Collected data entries
-----
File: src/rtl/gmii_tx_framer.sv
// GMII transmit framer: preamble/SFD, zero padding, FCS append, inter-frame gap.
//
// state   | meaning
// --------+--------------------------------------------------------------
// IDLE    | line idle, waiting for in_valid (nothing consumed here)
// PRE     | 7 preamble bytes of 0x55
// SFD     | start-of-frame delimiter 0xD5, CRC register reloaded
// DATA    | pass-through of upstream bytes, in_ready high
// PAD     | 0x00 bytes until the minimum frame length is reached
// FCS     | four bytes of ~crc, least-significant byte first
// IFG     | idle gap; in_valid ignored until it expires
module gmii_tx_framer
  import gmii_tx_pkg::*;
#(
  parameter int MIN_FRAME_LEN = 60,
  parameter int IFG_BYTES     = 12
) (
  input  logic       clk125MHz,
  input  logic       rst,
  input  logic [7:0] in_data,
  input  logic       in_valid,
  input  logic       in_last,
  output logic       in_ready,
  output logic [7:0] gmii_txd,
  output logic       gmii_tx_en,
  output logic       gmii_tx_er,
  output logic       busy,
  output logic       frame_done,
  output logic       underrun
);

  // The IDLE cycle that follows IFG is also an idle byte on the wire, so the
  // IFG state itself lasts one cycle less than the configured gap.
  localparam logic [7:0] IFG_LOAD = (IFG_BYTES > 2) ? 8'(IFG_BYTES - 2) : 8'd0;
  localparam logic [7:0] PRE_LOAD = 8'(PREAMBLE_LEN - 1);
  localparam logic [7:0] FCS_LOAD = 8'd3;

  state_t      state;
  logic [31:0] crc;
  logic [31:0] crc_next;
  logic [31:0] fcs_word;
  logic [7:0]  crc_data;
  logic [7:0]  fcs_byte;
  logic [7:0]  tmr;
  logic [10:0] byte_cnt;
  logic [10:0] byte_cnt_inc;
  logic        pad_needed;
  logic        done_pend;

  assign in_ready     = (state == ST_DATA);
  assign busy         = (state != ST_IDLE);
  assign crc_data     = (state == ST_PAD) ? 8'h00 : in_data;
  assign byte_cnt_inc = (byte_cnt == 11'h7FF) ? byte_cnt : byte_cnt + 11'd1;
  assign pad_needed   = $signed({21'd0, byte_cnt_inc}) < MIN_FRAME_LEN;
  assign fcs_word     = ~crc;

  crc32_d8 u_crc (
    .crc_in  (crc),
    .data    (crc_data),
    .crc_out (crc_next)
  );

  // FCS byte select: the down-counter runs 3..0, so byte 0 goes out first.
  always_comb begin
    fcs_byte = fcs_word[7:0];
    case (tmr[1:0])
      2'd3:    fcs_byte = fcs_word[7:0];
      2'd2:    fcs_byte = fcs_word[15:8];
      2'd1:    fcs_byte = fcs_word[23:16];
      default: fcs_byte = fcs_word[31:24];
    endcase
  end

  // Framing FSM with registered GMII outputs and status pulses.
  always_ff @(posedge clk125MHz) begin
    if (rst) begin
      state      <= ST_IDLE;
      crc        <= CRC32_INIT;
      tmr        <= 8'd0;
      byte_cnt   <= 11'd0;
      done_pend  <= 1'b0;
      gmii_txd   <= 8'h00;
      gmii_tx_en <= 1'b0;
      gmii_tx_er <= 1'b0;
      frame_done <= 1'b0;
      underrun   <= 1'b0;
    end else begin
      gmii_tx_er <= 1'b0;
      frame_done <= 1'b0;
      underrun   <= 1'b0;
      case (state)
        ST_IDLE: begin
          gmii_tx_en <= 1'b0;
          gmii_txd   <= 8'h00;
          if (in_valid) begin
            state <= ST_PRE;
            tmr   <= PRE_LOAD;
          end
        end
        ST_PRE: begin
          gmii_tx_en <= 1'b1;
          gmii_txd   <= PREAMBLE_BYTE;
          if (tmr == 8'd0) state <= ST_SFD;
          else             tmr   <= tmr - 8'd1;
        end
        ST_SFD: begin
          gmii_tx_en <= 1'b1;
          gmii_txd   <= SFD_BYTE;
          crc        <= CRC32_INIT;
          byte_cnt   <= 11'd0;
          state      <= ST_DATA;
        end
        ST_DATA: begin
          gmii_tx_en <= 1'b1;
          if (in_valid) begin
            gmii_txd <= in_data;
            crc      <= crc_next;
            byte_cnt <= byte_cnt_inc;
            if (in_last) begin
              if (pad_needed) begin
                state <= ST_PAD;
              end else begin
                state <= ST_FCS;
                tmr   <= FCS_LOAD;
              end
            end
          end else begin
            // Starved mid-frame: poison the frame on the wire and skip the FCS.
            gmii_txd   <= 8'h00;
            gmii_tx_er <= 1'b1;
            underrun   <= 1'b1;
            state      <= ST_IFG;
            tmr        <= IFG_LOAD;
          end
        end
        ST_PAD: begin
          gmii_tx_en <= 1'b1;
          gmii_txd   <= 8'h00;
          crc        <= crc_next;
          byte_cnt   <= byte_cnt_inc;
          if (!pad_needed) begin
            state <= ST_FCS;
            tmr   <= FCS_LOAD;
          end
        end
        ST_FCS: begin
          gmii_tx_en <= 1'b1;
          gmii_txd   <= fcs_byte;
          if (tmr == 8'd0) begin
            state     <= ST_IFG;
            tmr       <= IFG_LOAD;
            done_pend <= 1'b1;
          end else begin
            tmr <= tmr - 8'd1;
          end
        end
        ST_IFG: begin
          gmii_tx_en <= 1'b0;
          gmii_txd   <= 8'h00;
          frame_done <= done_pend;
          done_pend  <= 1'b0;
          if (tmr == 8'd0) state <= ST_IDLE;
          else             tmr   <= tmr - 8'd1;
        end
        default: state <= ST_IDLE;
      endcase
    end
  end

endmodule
-----
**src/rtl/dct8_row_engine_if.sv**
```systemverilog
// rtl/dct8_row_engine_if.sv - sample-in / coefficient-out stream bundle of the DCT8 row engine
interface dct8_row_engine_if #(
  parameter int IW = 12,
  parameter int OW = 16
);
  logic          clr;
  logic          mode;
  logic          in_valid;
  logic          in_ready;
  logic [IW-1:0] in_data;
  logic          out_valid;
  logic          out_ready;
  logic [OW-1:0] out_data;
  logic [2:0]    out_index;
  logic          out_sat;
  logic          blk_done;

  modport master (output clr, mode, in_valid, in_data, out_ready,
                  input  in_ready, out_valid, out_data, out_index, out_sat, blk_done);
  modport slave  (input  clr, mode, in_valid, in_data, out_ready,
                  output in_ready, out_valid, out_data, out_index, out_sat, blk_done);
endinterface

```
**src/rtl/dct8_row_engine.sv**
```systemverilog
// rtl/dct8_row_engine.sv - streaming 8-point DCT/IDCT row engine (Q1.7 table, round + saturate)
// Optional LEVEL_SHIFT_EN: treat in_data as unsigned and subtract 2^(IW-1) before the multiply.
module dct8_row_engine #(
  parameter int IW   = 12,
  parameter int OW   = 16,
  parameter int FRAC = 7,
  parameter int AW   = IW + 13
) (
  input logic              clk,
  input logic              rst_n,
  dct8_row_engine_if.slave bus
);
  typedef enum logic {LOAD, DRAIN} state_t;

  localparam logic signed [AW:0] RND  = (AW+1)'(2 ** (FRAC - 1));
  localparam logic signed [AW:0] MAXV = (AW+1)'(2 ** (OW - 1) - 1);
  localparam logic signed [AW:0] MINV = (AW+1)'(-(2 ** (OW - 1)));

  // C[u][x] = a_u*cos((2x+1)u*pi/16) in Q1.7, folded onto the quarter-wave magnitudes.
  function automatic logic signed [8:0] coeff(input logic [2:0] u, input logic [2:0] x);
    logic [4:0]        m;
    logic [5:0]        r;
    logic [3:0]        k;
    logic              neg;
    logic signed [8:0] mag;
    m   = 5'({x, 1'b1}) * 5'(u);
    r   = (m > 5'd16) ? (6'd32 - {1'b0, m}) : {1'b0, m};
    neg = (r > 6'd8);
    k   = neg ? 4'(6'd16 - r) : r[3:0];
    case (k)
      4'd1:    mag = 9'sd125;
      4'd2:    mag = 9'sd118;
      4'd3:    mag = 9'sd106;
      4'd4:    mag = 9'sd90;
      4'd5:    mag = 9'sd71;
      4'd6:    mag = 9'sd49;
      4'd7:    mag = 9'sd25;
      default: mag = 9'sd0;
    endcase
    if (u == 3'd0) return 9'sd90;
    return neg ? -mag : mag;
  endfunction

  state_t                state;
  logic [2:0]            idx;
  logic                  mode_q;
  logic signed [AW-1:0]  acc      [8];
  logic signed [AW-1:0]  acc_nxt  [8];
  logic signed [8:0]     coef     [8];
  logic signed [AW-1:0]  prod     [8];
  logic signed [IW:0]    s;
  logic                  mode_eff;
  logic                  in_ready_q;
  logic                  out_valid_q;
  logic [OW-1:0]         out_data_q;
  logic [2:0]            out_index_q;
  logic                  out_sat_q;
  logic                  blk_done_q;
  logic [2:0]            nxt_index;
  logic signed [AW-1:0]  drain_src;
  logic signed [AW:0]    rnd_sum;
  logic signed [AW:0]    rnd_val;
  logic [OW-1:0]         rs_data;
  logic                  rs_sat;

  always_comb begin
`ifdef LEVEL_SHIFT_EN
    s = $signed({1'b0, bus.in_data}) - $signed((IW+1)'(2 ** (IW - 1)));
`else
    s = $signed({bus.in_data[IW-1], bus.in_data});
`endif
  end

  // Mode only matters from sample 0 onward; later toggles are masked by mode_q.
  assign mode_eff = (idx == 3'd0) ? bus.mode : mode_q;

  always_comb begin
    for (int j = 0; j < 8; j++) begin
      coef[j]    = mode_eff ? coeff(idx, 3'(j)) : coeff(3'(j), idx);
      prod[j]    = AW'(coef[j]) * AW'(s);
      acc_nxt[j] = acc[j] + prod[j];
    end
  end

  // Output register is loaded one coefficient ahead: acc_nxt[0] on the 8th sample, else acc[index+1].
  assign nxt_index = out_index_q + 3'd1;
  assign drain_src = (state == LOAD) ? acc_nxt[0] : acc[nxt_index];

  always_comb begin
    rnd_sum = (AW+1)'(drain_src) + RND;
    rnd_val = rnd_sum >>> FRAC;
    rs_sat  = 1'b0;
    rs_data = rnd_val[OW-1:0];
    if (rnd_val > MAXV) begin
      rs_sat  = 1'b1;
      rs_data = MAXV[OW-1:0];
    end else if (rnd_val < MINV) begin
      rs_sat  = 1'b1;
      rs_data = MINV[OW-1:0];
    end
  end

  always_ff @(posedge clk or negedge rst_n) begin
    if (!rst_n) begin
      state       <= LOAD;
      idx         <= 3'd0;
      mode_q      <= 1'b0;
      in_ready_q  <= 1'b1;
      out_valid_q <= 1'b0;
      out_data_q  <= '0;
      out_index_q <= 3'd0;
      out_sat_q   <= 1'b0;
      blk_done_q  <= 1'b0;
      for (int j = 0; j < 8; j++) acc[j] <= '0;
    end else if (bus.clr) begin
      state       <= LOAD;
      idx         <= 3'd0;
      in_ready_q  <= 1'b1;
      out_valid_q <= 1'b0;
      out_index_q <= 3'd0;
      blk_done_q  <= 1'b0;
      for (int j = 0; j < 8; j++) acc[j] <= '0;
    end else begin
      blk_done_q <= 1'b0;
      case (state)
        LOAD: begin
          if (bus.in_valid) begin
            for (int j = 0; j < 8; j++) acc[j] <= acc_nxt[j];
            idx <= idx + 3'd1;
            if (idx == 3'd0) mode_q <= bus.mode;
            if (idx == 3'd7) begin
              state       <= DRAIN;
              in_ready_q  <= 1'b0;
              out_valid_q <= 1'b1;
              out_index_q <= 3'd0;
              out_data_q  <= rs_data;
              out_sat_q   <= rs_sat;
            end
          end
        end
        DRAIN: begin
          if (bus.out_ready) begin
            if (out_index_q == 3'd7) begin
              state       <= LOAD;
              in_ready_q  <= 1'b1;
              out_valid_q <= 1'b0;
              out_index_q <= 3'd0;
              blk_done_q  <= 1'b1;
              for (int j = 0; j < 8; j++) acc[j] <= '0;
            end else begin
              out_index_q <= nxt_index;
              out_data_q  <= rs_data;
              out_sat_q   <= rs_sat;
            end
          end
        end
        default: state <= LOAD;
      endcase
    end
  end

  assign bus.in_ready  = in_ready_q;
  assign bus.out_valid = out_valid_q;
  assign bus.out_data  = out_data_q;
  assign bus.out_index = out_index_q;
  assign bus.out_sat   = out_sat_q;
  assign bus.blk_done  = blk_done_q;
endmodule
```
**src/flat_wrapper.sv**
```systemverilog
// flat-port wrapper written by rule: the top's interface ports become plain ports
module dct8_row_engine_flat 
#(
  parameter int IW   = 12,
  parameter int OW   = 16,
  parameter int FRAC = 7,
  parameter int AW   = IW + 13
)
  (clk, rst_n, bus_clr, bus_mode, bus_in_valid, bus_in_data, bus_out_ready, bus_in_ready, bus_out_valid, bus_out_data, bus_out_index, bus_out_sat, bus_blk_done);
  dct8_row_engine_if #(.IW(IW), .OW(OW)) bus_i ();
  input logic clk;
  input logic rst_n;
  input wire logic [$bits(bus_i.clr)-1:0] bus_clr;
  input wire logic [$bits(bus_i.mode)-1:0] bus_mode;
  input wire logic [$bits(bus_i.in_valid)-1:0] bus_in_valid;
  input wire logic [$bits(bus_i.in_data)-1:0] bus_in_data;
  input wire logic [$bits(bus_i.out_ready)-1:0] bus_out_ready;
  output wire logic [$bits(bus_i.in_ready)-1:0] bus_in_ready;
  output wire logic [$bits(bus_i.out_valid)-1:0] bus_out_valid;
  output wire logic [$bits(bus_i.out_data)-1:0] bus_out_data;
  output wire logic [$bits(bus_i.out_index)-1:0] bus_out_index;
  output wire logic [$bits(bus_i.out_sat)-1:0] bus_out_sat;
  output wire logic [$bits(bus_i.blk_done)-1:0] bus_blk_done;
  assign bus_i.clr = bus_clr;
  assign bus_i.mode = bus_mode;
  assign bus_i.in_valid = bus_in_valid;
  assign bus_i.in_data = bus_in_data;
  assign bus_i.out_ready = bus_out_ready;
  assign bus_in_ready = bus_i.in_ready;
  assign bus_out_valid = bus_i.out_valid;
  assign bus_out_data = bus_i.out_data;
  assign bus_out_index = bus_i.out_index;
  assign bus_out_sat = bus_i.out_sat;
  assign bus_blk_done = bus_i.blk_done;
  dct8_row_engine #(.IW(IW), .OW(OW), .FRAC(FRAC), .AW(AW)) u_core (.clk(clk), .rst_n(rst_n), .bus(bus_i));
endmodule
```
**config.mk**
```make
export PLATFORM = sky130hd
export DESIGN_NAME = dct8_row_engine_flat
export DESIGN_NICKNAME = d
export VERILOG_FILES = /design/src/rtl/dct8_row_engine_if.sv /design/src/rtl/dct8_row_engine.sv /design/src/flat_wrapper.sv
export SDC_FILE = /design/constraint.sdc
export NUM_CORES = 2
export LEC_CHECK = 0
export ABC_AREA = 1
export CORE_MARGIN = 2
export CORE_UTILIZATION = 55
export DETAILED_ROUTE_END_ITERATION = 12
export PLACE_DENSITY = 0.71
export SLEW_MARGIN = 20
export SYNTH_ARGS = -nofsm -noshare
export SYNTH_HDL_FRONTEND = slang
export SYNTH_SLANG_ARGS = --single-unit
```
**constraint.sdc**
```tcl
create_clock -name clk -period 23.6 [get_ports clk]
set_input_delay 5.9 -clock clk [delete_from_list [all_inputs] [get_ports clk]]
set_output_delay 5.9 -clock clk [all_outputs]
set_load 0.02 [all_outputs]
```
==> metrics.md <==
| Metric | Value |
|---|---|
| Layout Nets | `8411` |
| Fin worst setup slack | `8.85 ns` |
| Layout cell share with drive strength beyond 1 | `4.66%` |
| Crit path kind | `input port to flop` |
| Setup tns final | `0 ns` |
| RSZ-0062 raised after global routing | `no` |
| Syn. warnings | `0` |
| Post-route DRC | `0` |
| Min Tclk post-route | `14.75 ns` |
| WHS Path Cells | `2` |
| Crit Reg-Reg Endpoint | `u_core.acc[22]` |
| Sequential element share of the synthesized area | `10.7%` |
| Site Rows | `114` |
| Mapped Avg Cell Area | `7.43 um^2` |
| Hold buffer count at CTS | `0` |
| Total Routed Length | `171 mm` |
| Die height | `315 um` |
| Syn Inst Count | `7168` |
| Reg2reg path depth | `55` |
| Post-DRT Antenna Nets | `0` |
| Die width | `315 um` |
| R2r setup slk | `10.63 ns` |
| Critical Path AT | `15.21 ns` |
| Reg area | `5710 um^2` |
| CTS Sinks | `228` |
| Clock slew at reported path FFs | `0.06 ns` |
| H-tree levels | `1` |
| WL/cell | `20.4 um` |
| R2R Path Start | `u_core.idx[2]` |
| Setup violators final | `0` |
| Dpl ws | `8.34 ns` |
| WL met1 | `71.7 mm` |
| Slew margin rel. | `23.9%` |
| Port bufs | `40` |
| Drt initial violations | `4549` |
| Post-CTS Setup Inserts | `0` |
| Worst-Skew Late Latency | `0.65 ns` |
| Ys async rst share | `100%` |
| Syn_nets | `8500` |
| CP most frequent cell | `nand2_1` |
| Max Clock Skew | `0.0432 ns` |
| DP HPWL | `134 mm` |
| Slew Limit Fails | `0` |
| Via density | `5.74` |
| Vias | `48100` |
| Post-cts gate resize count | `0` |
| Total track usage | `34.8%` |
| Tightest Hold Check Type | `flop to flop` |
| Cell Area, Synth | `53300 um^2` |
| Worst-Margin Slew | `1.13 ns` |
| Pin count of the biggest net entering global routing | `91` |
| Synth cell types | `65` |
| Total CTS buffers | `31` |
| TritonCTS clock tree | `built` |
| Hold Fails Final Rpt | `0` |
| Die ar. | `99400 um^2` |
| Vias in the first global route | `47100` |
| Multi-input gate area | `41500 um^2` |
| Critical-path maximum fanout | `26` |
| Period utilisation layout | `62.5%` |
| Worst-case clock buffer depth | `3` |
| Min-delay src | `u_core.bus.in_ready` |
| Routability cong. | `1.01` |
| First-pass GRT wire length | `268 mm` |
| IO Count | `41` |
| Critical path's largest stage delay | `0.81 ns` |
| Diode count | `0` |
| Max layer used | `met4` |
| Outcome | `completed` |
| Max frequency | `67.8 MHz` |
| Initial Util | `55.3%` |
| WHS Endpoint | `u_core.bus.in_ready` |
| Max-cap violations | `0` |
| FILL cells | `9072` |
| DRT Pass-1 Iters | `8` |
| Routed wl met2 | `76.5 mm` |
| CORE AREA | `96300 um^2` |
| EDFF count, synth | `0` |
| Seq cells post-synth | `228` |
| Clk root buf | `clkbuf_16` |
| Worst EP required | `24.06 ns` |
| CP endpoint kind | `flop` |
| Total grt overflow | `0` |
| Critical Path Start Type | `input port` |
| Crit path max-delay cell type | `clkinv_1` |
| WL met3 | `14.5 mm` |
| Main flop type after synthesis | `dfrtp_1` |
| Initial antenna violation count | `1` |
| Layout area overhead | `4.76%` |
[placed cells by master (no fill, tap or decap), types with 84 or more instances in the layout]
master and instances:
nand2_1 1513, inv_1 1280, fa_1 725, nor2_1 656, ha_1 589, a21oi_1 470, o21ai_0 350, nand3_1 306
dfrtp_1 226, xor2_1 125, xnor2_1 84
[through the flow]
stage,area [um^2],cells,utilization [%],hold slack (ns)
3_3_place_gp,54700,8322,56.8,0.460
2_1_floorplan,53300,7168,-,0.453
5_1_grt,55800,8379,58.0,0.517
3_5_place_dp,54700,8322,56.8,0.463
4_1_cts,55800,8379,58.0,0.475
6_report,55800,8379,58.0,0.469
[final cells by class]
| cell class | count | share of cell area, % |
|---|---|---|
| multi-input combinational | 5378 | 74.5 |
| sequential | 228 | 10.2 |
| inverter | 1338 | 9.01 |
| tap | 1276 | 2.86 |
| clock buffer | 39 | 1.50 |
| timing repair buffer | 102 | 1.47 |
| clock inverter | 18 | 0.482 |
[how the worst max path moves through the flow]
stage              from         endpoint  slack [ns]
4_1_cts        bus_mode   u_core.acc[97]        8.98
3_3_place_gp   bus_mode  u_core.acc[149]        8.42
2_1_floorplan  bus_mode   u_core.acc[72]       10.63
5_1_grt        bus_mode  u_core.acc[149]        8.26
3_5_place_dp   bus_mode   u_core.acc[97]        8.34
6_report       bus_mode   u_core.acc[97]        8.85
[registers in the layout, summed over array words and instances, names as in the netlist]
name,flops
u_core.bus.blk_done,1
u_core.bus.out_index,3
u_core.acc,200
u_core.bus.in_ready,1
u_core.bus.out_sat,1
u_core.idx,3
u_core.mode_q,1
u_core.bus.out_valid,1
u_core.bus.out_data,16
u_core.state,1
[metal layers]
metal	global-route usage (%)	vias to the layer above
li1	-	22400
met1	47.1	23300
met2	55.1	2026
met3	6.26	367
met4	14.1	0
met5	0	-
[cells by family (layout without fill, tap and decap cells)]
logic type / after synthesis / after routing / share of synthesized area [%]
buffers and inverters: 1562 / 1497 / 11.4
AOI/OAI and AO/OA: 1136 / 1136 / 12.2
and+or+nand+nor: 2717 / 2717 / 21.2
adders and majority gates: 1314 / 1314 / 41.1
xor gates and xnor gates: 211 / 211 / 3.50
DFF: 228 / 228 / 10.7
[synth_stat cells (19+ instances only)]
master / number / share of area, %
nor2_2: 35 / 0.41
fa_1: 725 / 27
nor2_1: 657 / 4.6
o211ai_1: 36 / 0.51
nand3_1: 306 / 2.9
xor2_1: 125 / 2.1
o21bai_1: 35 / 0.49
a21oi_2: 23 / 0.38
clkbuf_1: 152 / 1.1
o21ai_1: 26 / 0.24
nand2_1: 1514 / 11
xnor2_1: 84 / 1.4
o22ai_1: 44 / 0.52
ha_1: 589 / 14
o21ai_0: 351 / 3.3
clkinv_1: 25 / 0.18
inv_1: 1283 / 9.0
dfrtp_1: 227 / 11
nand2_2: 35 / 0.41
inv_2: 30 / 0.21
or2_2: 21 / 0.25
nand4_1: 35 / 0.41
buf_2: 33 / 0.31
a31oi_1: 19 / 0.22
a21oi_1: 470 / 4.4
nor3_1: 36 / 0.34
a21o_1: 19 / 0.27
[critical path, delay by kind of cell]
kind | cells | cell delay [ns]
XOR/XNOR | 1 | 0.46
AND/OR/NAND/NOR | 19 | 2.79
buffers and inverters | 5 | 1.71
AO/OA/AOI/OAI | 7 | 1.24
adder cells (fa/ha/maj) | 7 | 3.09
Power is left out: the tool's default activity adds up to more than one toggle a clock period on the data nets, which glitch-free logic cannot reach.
-----
Extract exactly and only the lines above from the line containing "File: src/rtl/gmii_tx_framer.sv" through the line containing "CRC register reloaded", both end lines included.

File: src/rtl/gmii_tx_framer.sv
// GMII transmit framer: preamble/SFD, zero padding, FCS append, inter-frame gap.
//
// state   | meaning
// --------+--------------------------------------------------------------
// IDLE    | line idle, waiting for in_valid (nothing consumed here)
// PRE     | 7 preamble bytes of 0x55
// SFD     | start-of-frame delimiter 0xD5, CRC register reloaded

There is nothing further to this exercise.